Material shown
.....
<file path="src/rtl/dma2d_pkg.sv">
package dma2d_pkg;

  typedef enum logic [1:0] {
    ST_IDLE = 2'd0,
    ST_ROWS = 2'd1,
    ST_RING = 2'd2
  } seqState_t;

  // Strobes from the control FSM into the address datapath.
  typedef struct packed {
    logic load;     // capture configuration, point at base
    logic step;     // advance one word
    logic newLine;  // jump to the next row boundary
    logic wrap;     // return to base in circular mode
  } ctrlStrb_t;

endpackage

</file>
<file path="src/rtl/dma2d_ctrl.sv">
module dma2d_ctrl
  import dma2d_pkg::*;
(
  input  logic      clk,
  input  logic      rstN,
  input  logic      start,
  input  logic      stop,
  input  logic      loopSel,
  input  logic      addrReady,
  input  logic      lastCol,
  input  logic      lastRow,
  input  logic      atHalf,
  input  logic      atEnd,
  output ctrlStrb_t strb,
  output logic      busy,
  output logic      doneEvt,
  output logic      halfEvt
);

  seqState_t state, stateNxt;
  logic fire;
  logic finish;
  logic halfHit;

  assign busy = (state != ST_IDLE);
  assign fire = busy && addrReady && !stop;

  always_comb begin
    stateNxt = state;
    strb     = '0;
    finish   = 1'b0;
    halfHit  = 1'b0;
    case (state)
      ST_IDLE: begin
        if (start) begin
          strb.load = 1'b1;
          stateNxt  = loopSel ? ST_RING : ST_ROWS;
        end
      end
      ST_ROWS: begin
        if (stop) begin
          stateNxt = ST_IDLE;
        end else if (fire) begin
          if (lastCol) begin
            if (lastRow) begin
              finish   = 1'b1;
              stateNxt = ST_IDLE;
            end else begin
              strb.newLine = 1'b1;
            end
          end else begin
            strb.step = 1'b1;
          end
        end
      end
      ST_RING: begin
        if (stop) begin
          stateNxt = ST_IDLE;
        end else if (fire) begin
          halfHit = atHalf || atEnd;
          if (atEnd) strb.wrap = 1'b1;
          else       strb.step = 1'b1;
        end
      end
      default: stateNxt = ST_IDLE;
    endcase
  end

  always_ff @(posedge clk or negedge rstN) begin
    if (!rstN) begin
      state   <= ST_IDLE;
      doneEvt <= 1'b0;
      halfEvt <= 1'b0;
    end else begin
      state   <= stateNxt;
      doneEvt <= finish;
      halfEvt <= halfHit;
    end
  end


  stop_abort_chk: assert property (@(posedge clk) disable iff (!rstN)
    (busy && stop) |=> (!busy && !doneEvt && !halfEvt));


  evt_exclusive_chk: assert property (@(posedge clk) disable iff (!rstN)
    $onehot0({doneEvt, halfEvt}));


  done_single_chk: assert property (@(posedge clk) disable iff (!rstN)
    doneEvt |-> (!busy || $past(start)) && !$past(doneEvt));

endmodule

</file>
<file path="src/rtl/dma2d_dpath.sv">
module dma2d_dpath
  import dma2d_pkg::*;
#(
  parameter int AW = 32,
  parameter int LW = 16
) (
  input  logic          clk,
  input  logic          rstN,
  input  ctrlStrb_t     strb,
  input  logic [AW-1:0] cfgAddr,
  input  logic [LW-1:0] cfgXlen,
  input  logic [LW-1:0] cfgWidth,
  input  logic [LW-1:0] cfgYlen,
  input  logic          cfgDir,
  input  logic          cfgBurst,
  output logic [AW-1:0] addrOut,
  output logic          dirOut,
  output logic          burstOut,
  output logic          lastCol,
  output logic          lastRow,
  output logic          atHalf,
  output logic          atEnd
);

  localparam int PW = 2 * LW;

  logic [AW-1:0] baseR;
  logic [AW-1:0] lineStart;
  logic [LW-1:0] xlenR;
  logic [LW-1:0] widthR;
  logic [LW-1:0] ylenR;
  logic [LW-1:0] colCnt;
  logic [LW-1:0] rowCnt;
  logic [PW-1:0] posCnt;
  logic [PW-1:0] totalM1;
  logic [PW-1:0] halfM1;
  logic [PW-1:0] regionIn;
  logic [AW-1:0] nextLine;

  assign regionIn = PW'(cfgWidth) * (PW'(cfgYlen) + PW'(1));
  assign nextLine = lineStart + AW'(widthR);

  assign lastCol = (colCnt == xlenR - LW'(1));
  assign lastRow = (rowCnt == ylenR);
  assign atHalf  = (posCnt == halfM1);
  assign atEnd   = (posCnt == totalM1);

  always_ff @(posedge clk or negedge rstN) begin
    if (!rstN) begin
      baseR     <= '0;
      lineStart <= '0;
      addrOut   <= '0;
      xlenR     <= '0;
      widthR    <= '0;
      ylenR     <= '0;
      colCnt    <= '0;
      rowCnt    <= '0;
      posCnt    <= '0;
      totalM1   <= '0;
      halfM1    <= '0;
      dirOut    <= 1'b0;
      burstOut  <= 1'b0;
    end else begin
      if (strb.load) begin
        baseR     <= cfgAddr;
        lineStart <= cfgAddr;
        addrOut   <= cfgAddr;
        xlenR     <= cfgXlen;
        widthR    <= cfgWidth;
        ylenR     <= cfgYlen;
        colCnt    <= '0;
        rowCnt    <= '0;
        posCnt    <= '0;
        totalM1   <= regionIn - PW'(1);
        halfM1    <= (regionIn >> 1) - PW'(1);
        dirOut    <= cfgDir;
        burstOut  <= cfgBurst;
      end else if (strb.newLine) begin
        lineStart <= nextLine;
        addrOut   <= nextLine;
        colCnt    <= '0;
        rowCnt    <= rowCnt + LW'(1);
      end else if (strb.wrap) begin
        addrOut <= baseR;
        colCnt  <= '0;
        posCnt  <= '0;
      end else if (strb.step) begin
        addrOut <= addrOut + AW'(1);
        colCnt  <= colCnt + LW'(1);
        posCnt  <= posCnt + PW'(1);
      end
    end
  end


  step_incr_chk: assert property (@(posedge clk) disable iff (!rstN)
    strb.step |=> (addrOut == $past(addrOut) + AW'(1)));


  row_head_chk: assert property (@(posedge clk) disable iff (!rstN)
    (colCnt == '0) |-> (addrOut == lineStart));


  wrap_base_chk: assert property (@(posedge clk) disable iff (!rstN)
    strb.wrap |=> (addrOut == baseR && posCnt == '0));

endmodule

</file>
<file path="src/rtl/dma2d_addr_gen.sv">
module dma2d_addr_gen
  import dma2d_pkg::*;
#(
  parameter int AW = 32,
  parameter int LW = 16
) (
  input  logic          clk,
  input  logic          rstN,
  input  logic          start,
  input  logic          stop,
  input  logic [AW-1:0] cfgAddr,
  input  logic [LW-1:0] cfgXlen,
  input  logic [LW-1:0] cfgWidth,
  input  logic [LW-1:0] cfgYlen,
  input  logic          cfgDir,
  input  logic          cfgBurst,
  output logic [AW-1:0] addrOut,
  output logic          addrValid,
  input  logic          addrReady,
  output logic          dirOut,
  output logic          burstOut,
  output logic          busy,
  output logic          doneEvt,
  output logic          halfEvt
);

  ctrlStrb_t strb;
  logic lastCol, lastRow, atHalf, atEnd;
  logic loopSel;

  assign loopSel   = (cfgXlen == '0);
  assign addrValid = busy;

  dma2d_ctrl u_ctrl (
    .clk      (clk),
    .rstN     (rstN),
    .start    (start),
    .stop     (stop),
    .loopSel  (loopSel),
    .addrReady(addrReady),
    .lastCol  (lastCol),
    .lastRow  (lastRow),
    .atHalf   (atHalf),
    .atEnd    (atEnd),
    .strb     (strb),
    .busy     (busy),
    .doneEvt  (doneEvt),
    .halfEvt  (halfEvt)
  );

  dma2d_dpath #(.AW(AW), .LW(LW)) u_dpath (
    .clk     (clk),
    .rstN    (rstN),
    .strb    (strb),
    .cfgAddr (cfgAddr),
    .cfgXlen (cfgXlen),
    .cfgWidth(cfgWidth),
    .cfgYlen (cfgYlen),
    .cfgDir  (cfgDir),
    .cfgBurst(cfgBurst),
    .addrOut (addrOut),
    .dirOut  (dirOut),
    .burstOut(burstOut),
    .lastCol (lastCol),
    .lastRow (lastRow),
    .atHalf  (atHalf),
    .atEnd   (atEnd)
  );


  stall_hold_chk: assert property (@(posedge clk) disable iff (!rstN)
    (addrValid && !addrReady && !stop) |=> (addrValid && $stable(addrOut)));


  done_idle_chk: assert property (@(posedge clk) disable iff (!rstN)
    doneEvt |-> !addrValid);


  attr_stable_chk: assert property (@(posedge clk) disable iff (!rstN)
    ($past(busy) && busy) |-> ($stable(dirOut) && $stable(burstOut)));

endmodule

</file>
.....
The problem
Using the data above, show each line where "busy" occurs.

Response box
  output logic      busy,
  assign busy = (state != ST_IDLE);
  assign fire = busy && addrReady && !stop;
    (busy && stop) |=> (!busy && !doneEvt && !halfEvt));
    doneEvt |-> (!busy || $past(start)) && !$past(doneEvt));
  output logic          busy,
  assign addrValid = busy;
    .busy     (busy),
    ($past(busy) && busy) |-> ($stable(dirOut) && $stable(burstOut)));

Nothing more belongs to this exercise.